Khan also launched an attack on the impact of government education cuts on creativity in schools, claiming it is a “false economy” to make cutbacks that affect the arts.

Speaking as he hosted an education conference at City Hall, Khan said not including an arts subject as mandatory in EBacc plans “doesn’t make sense”.

“Look at what China is doing, what Singapore is doing… What they are doing is introducing arts into their curriculum at a time when we, according to the EBacc, are taking it out. It doesn’t make sense,” he told The Stage.

“When you speak to successful people in science or tech, they say one of the things that leads to lateral thinking is people doing arts. Not only does it lead to future artists, people in the cultural and creative sectors, but it helps people in different sectors.”

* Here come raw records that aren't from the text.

==> src/rtl/feature_access_pkg.sv <==
// Shared constants and helpers for the feature access arbiter.
package feature_access_pkg;

    localparam int unsigned FEAT_NONE = 0;

    // Session state encoding
    localparam logic [1:0] ST_IDLE         = 2'd0;
    localparam logic [1:0] ST_HOLD         = 2'd1;
    localparam logic [1:0] ST_WAIT_RELEASE = 2'd2;

    // Widest busy vector the decode helper can produce (FEAT_W up to 5)
    localparam int unsigned MAX_FEATS = 32;

    // Feature code k maps to bit k-1; code 0 decodes to all zeros
    function automatic logic [MAX_FEATS-1:0] feat_onehot(input int unsigned code);
        logic [MAX_FEATS-1:0] oh;
        oh = '0;
        if (code != FEAT_NONE && code <= MAX_FEATS) begin
            oh = {{(MAX_FEATS-1){1'b0}}, 1'b1} << (code - 1);
        end
        return oh;
    endfunction

    // Distance of idx from the round-robin pointer; smaller wins
    function automatic int unsigned rr_rank(input int unsigned idx, input int unsigned ptr,
                                            input int unsigned n);
        return (idx + n - ptr) % n;
    endfunction

endpackage

==> src/rtl/feature_session_fsm.sv <==
// One entry interface's session: IDLE -> HOLD -> (IDLE | WAIT_RELEASE).
module feature_session_fsm
    import feature_access_pkg::*;
#(
    parameter int unsigned USER_W      = 3,
    parameter int unsigned FEAT_W      = 3,
    parameter int unsigned HOLD_CYCLES = 8
) (
    input  logic              clk,
    input  logic              rst,
    input  logic              win_i,
    input  logic              req_valid_i,
    input  logic              perm_ok_i,
    input  logic [USER_W-1:0] req_user_i,
    input  logic [FEAT_W-1:0] req_feat_i,
    output logic [1:0]        state_o,
    output logic              grant_o,
    output logic [FEAT_W-1:0] grant_feat_o,
    output logic              timeout_pulse_o
);

    localparam int unsigned CntW = (HOLD_CYCLES > 0) ? $clog2(HOLD_CYCLES + 1) : 1;

    logic [1:0]        state_q, state_d;
    logic [CntW-1:0]   cnt_q, cnt_d;
    logic [USER_W-1:0] user_q, user_d;
    logic [FEAT_W-1:0] feat_q, feat_d;
    logic              timeout_q, timeout_d;
    logic              release_req;
    logic              timeout_hit;

    // Next-state: a release condition always beats a coinciding timeout
    always_comb begin
        release_req = !req_valid_i || !perm_ok_i || (req_feat_i != feat_q) ||
                      (req_user_i != user_q);
        timeout_hit = (HOLD_CYCLES != 0) && (cnt_q == CntW'(HOLD_CYCLES - 1));
        state_d     = state_q;
        cnt_d       = cnt_q;
        user_d      = user_q;
        feat_d      = feat_q;
        timeout_d   = 1'b0;
        case (state_q)
            ST_IDLE: begin
                if (win_i) begin
                    state_d = ST_HOLD;
                    cnt_d   = '0;
                    user_d  = req_user_i;
                    feat_d  = req_feat_i;
                end
            end
            ST_HOLD: begin
                if (release_req) begin
                    state_d = ST_IDLE;
                end else if (timeout_hit) begin
                    state_d   = ST_WAIT_RELEASE;
                    timeout_d = 1'b1;
                end else begin
                    cnt_d = cnt_q + 1'b1;
                end
            end
            ST_WAIT_RELEASE: begin
                if (!req_valid_i) state_d = ST_IDLE;
            end
            default: state_d = ST_IDLE;
        endcase
    end

    // Session registers with synchronous reset
    always_ff @(posedge clk) begin
        if (rst) begin
            state_q   <= ST_IDLE;
            cnt_q     <= '0;
            user_q    <= '0;
            feat_q    <= '0;
            timeout_q <= 1'b0;
        end else begin
            state_q   <= state_d;
            cnt_q     <= cnt_d;
            user_q    <= user_d;
            feat_q    <= feat_d;
            timeout_q <= timeout_d;
        end
    end

    // Outputs derived purely from registered state
    always_comb begin
        state_o         = state_q;
        grant_o         = (state_q == ST_HOLD);
        grant_feat_o    = grant_o ? feat_q : '0;
        timeout_pulse_o = timeout_q;
    end

endmodule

Earlier this month, a report contradicted claims that the EBacc is stifling creativity in schools, however its findings were disputed by campaigners, who continue to fight for better inclusion of the arts.

Khan went on to say that the government must consider the economic impact of culture in the UK, particularly in the capital, and how much it impacts Britain’s place in the world.

Addressing education leaders, Khan claimed that 70% of London’s schools face funding reductions under government proposals.

A recent teacher survey by the Guardian found that one in 10 respondents claimed that art, music or drama has been dropped from their schools due to funding cuts.

Khan added: “I recognise that head teachers and governing bodies in these difficult times are making tough choices and what I’m saying to the government, what I’m saying to schools is, look, this is an important issue for our children and so it’s important that we invest in it.”

At the time of publication, The Stage had not received a response from the Department for Education.